- **What you will do**
Go over the data and keep only the lines that include "last".

- **Raw data**

This is an optimization exercise on Yosys and OpenROAD, whose aim is small area, a short achievable clock period and few clock cycles, not a production implementation. The RTL was checked by simulation tests, not by an equivalence proof against the original design. Power figures rest on the tool's default switching activity, not on a simulated workload.

==> flow/design.v <==
module pae_a_encoder (
    input  wire       clk,
    input  wire       rst,
    input  wire       start,
    input  wire [3:0] cfg_width,
    input  wire       cfg_swap,
    input  wire [1:0] cfg_mode,
    output wire       busy,
    output wire       done,
    input  wire       in_valid,
    input  wire [7:0] in_data,
    output wire       in_ready,
    output wire       out_valid,
    output wire [7:0] out_data,
    input  wire       out_ready
);
    reg        act;             
    reg        dn;              
    reg [3:0]  wm1;             
    reg [1:0]  md;
    reg        plane;
    reg        first;           
    reg        fin;             
    reg [2:0]  ca;              
    reg [3:0]  cb, cc;
    reg        last;            
    reg [7:0]  ib, ib2;
    reg        ibv, ib2v;
    reg        irdy;            
    reg        rle;             
    reg [12:0] m;               
    reg [3:0]  kt;              
    reg [1:0]  ph;              
    reg [7:0]  chk;
    reg [3:0]  cln;
    reg        cv;
    reg        ctl;             
    reg        xr;              
    reg [14:0] acc;
    reg [3:0]  lvl;
    assign busy      = act;
    assign done      = dn;
    assign out_valid = lvl[3];
    assign out_data  = acc[14:7];
    assign in_ready  = irdy;
    wire [1:0] p0 = ib[7:6], p1 = ib[5:4], p2 = ib[3:2], p3 = ib[1:0];
    wire z0 = (p0 == 2'd0), z1 = (p1 == 2'd0), z2 = (p2 == 2'd0), z3 = (p3 == 2'd0);
    wire allz = z0 & z1 & z2 & z3;
    wire [2:0] lz = !z0 ? 3'd0 : !z1 ? 3'd1 : !z2 ? 3'd2 : !z3 ? 3'd3 : 3'd4;
    wire [10:0] mh = m[12:2];
    reg  [10:0] mhi;
    integer j;
    always @(*) begin
        mhi[0] = !mh[0];
        for (j = 1; j < 11; j = j + 1)
            mhi[j] = mh[j] ^ (&(mh | ~((11'd1 << j) - 11'd1)));
    end
    wire        c  = lz[2] || (lz[1:0] == 2'd3 && m[1:0] != 2'd0) ||
                     (lz[1:0] == 2'd2 && m[1]) || (lz[1:0] == 2'd1 && m[1:0] == 2'd3);
    wire [1:0]  lo = m[1:0] + lz[1:0];
    wire [12:0] mp = {c ? mhi : mh, lo};
    wire        xo = c && ((mh[10:1] & ~mh[9:0]) == 10'd0);
    wire [3:0] ktn = kt + {3'd0, xo};
    wire       big = (ktn > 4'd6);                            
    wire       bg  = (kt > 4'd6);
    wire [2:0] qs  = (bg ? 3'd5 : 3'd7) - kt[2:0];            
    wire [6:0] qv  = bg ? m[12:6] : m[6:0];
    wire [6:0] qa  = qv << qs;                                 
    wire [7:0] rc  = xr ? {2'b10, qa[6:1]} : {1'b0, qa};
    wire [3:0] rcl = 4'd8 - {1'b0, qs} + {3'd0, xr};
    reg [7:0] h0; reg [3:0] l0;
    reg [7:0] h1; reg [3:0] l1;
    reg [7:0] t1; reg [3:0] tl;
    always @(*) begin
        h0 = 8'd0; l0 = 4'd0;
        if (z0) begin
            if (!rle) l0 = 4'd2;
        end else begin
            h0 = {p0, 6'd0}; l0 = 4'd2;
        end
        if (z1) begin
            if (!z0) l0 = l0 + 4'd2;
        end else if (z0 && !rle) begin
            h0 = {4'b0000, p1, 2'b00}; l0 = 4'd6;              
        end else begin
            h0 = h0 | ({p1, 6'd0} >> l0); l0 = l0 + 4'd2;
        end
    end
    always @(*) begin
        h1 = 8'd0; l1 = 4'd0;
        if (z2) begin
            if (!z1) l1 = 4'd2;
        end else if (z1 && !(rle && z0)) begin
            h1 = {1'b0, z0, p2, 4'd0}; l1 = 4'd4;             
        end else begin
            h1 = {p2, 6'd0}; l1 = 4'd2;
        end
        if (z3) begin
            if (!z2) l1 = l1 + 4'd2;
        end else if (z2 && !(rle && z0 && z1)) begin
            if (z1 && z0) begin                                
                h1 = {4'b1000, p3, 2'b00}; l1 = 4'd6;          
            end else begin
                h1 = h1 | ({1'b0, z1, p3, 4'd0} >> l1); l1 = l1 + 4'd4;
            end
        end else begin
            h1 = h1 | ({p3, 6'd0} >> l1); l1 = l1 + 4'd2;
        end
        t1 = 8'd0; tl = 4'd0;
        if (z3 && !(rle && allz)) begin
            if (!z2) begin                                     
                if (last) tl = 4'd2;
            end else if (!z1) begin                            
                if (last) begin t1 = 8'b01_000000; tl = 4'd2; end
            end else if (!z0) begin                            
                if (last) begin t1 = 8'b1000_0000; tl = 4'd4; end
                else      begin t1 = 8'b1_0000000; tl = 4'd1; end
            end else begin                                     
                if (last) begin t1 = 8'b1001_0000; tl = 4'd4; end
                else      begin t1 = 8'b1_0000000; tl = 4'd1; end
            end
        end
        h1 = h1 | (t1 >> l1);
        l1 = l1 + tl;
    end
    wire [7:0] hb = h0 | (h1 >> l0);
    wire [3:0] lb = l0 + l1;
    reg lng;
    always @(*) begin
        case ({rle, last, z0, z1, z2, z3})
        6'b00_0010, 6'b00_0100, 6'b00_0101, 6'b00_1000, 6'b00_1001, 6'b00_1010,
        6'b01_0001, 6'b01_0010, 6'b01_0100, 6'b01_0101, 6'b01_1000, 6'b01_1001,
        6'b01_1010, 6'b01_1011, 6'b01_1101,
        6'b10_0010, 6'b10_0100, 6'b10_0101,
        6'b11_0001, 6'b11_0010, 6'b11_0100, 6'b11_0101:
            lng = 1'b1;
        default:
            lng = 1'b0;
        endcase
    end
    wire tail_st  = !first && ph == 2'd0 && rle && (!allz || last);
    wire zero_st  = !first && ph == 2'd0 && rle && allz && !last;
    wire short_st = !first && (ph[1] || (ph == 2'd0 && !rle));
    wire consume  = zero_st || (short_st && (ph == 2'd3 || !lng));
    reg  [7:0] ch;
    reg  [3:0] cl;
    always @(*) begin
        ch = 8'd0; cl = 4'd0;
        if (first) begin
            if (!plane)          begin ch = {!z0, 7'd0};              cl = 4'd1; end
            else if (md == 2'd0) begin ch = {1'b0, !z0, 6'd0};        cl = 4'd2; end
            else                 begin ch = {1'b1, md[1], !z0, 5'd0}; cl = 4'd3; end
        end else if (ph == 2'd1) begin
            ch = {m[5:0], 2'b00}; cl = 4'd6;
        end else if (tail_st) begin
            ch = 8'd0; cl = 4'd0;
        end else if (zero_st) begin
            ch = {xo, 7'd0}; cl = {3'd0, xo};
        end else if (ph == 2'd3) begin
            ch = h1; cl = l1;
        end else if (lng) begin
            ch = h0; cl = l0;
        end else begin
            ch = hb; cl = lb;
        end
    end
    wire        pop   = lvl[3] && out_ready;
    wire        ins   = cv && (!lvl[3] || out_ready);
    wire [14:0] acc_s = pop ? {acc[6:0], 8'd0} : acc;
    wire [3:0]  lvl_s = pop ? {1'b0, lvl[2:0]} : lvl;
    wire [7:0]  ech   = ctl ? rc : chk;
    wire [3:0]  ecl   = ctl ? rcl : cln;
    wire [14:0] acc_n = ins ? (acc_s | ({ech, 7'd0} >> lvl[2:0])) : acc_s;
    wire [3:0]  lvl_a = ins ? (lvl_s + ecl) : lvl_s;
    wire        fl    = fin && (!cv || ins);                  
    wire [3:0]  lvl_n = (fl && lvl_a != 4'd0 && !lvl_a[3]) ? 4'd8 : lvl_a;
    wire go   = act && !fin && ibv && (!cv || ins);
    wire take = go && consume;
    wire ib2v_nx = act && !take && ((in_valid && irdy && ibv) || ib2v);
    wire act_nx  = act ? !(fl && lvl_n == 4'd0) : start;
    always @(posedge clk) begin
        if (rst) irdy <= 1'b0;
        else     irdy <= act_nx && !ib2v_nx;
    end
    always @(posedge clk) begin
        if (rst) begin
            act  <= 1'b0;
            dn   <= 1'b0;
            lvl  <= 4'd0;
            ibv  <= 1'b0;
            ib2v <= 1'b0;
            cv   <= 1'b0;
        end else begin
            dn <= 1'b0;
            if (act) begin
                if (take) begin
                    if (ib2v) begin
                        ib   <= ib2;
                        ib2v <= 1'b0;
                    end else if (in_valid && in_ready) begin
                        ib   <= in_data;
                    end else begin
                        ibv  <= 1'b0;
                    end
                end else if (in_valid && in_ready) begin
                    if (ibv) begin
                        ib2  <= in_data;
                        ib2v <= 1'b1;
                    end else begin
                        ib   <= in_data;
                        ibv  <= 1'b1;
                    end
                end
                acc <= acc_n;
                lvl <= lvl_n;
                if (go) begin
                    chk <= ch;
                    cln <= cl;
                    ctl <= tail_st;
                    xr  <= xo;
                    cv  <= 1'b1;
                end else if (ins) begin
                    cv  <= 1'b0;
                end
                if (go) begin
                    if (first) begin
                        first <= 1'b0;
                        rle   <= z0;
                        m     <= 13'd1;
                        kt    <= 4'd1;
                    end else if (take) begin
                        ph <= 2'd0;
                        if (zero_st) begin
                            m  <= mp;
                            kt <= ktn;
                        end else begin
                            kt  <= (z3 && z2 && z1) ? 4'd2 : 4'd1;
                            rle <= z3;
                            m   <= (!z3) ? 13'd1 : (!z2) ? 13'd2 : (!z1) ? 13'd3 :
                                   (!z0) ? 13'd4 : 13'd5;
                        end
                        ca <= ca - 3'd1;
                        last <= (ca == 3'd1) && (cb == 4'd0) && (cc == 4'd0);
                        if (ca == 3'd0) begin
                            cb <= cb - 4'd1;
                            if (cb == 4'd0) begin
                                cb <= wm1;
                                cc <= cc - 4'd1;
                                if (cc == 4'd0) cc <= wm1;
                            end
                        end
                        if (last) begin
                            if (!plane) begin
                                plane <= 1'b1;
                                first <= 1'b1;
                            end else begin
                                fin <= 1'b1;
                            end
                        end
                    end else if (tail_st) begin
                        m  <= mp;
                        kt <= ktn;
                        ph <= big ? 2'd1 : 2'd2;
                    end else if (ph == 2'd1) begin
                        ph <= 2'd2;
                    end else begin
                        ph <= 2'd3;
                    end
                end
                if (fl && lvl_n == 4'd0) begin
                    act <= 1'b0;
                    dn  <= 1'b1;
                end
            end
            if (start && !act) begin
                act   <= 1'b1;
                wm1   <= cfg_width - 4'd1;
                md    <= cfg_mode;
                ca    <= 3'd7;
                cb    <= cfg_width - 4'd1;
                cc    <= cfg_width - 4'd1;
                last  <= 1'b0;
                plane <= 1'b0;
                first <= 1'b1;
                fin   <= 1'b0;
                ph    <= 2'd0;
                acc   <= {cfg_width, cfg_width, cfg_swap, 6'd0};
                lvl   <= 4'd9;
            end
        end
    end
endmodule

- **Answer for this exercise**
    reg        last;            
                if (last) tl = 4'd2;
                if (last) begin t1 = 8'b01_000000; tl = 4'd2; end
                if (last) begin t1 = 8'b1000_0000; tl = 4'd4; end
                if (last) begin t1 = 8'b1001_0000; tl = 4'd4; end
        case ({rle, last, z0, z1, z2, z3})
    wire tail_st  = !first && ph == 2'd0 && rle && (!allz || last);
    wire zero_st  = !first && ph == 2'd0 && rle && allz && !last;
                        last <= (ca == 3'd1) && (cb == 4'd0) && (cc == 4'd0);
                        if (last) begin
                last  <= 1'b0;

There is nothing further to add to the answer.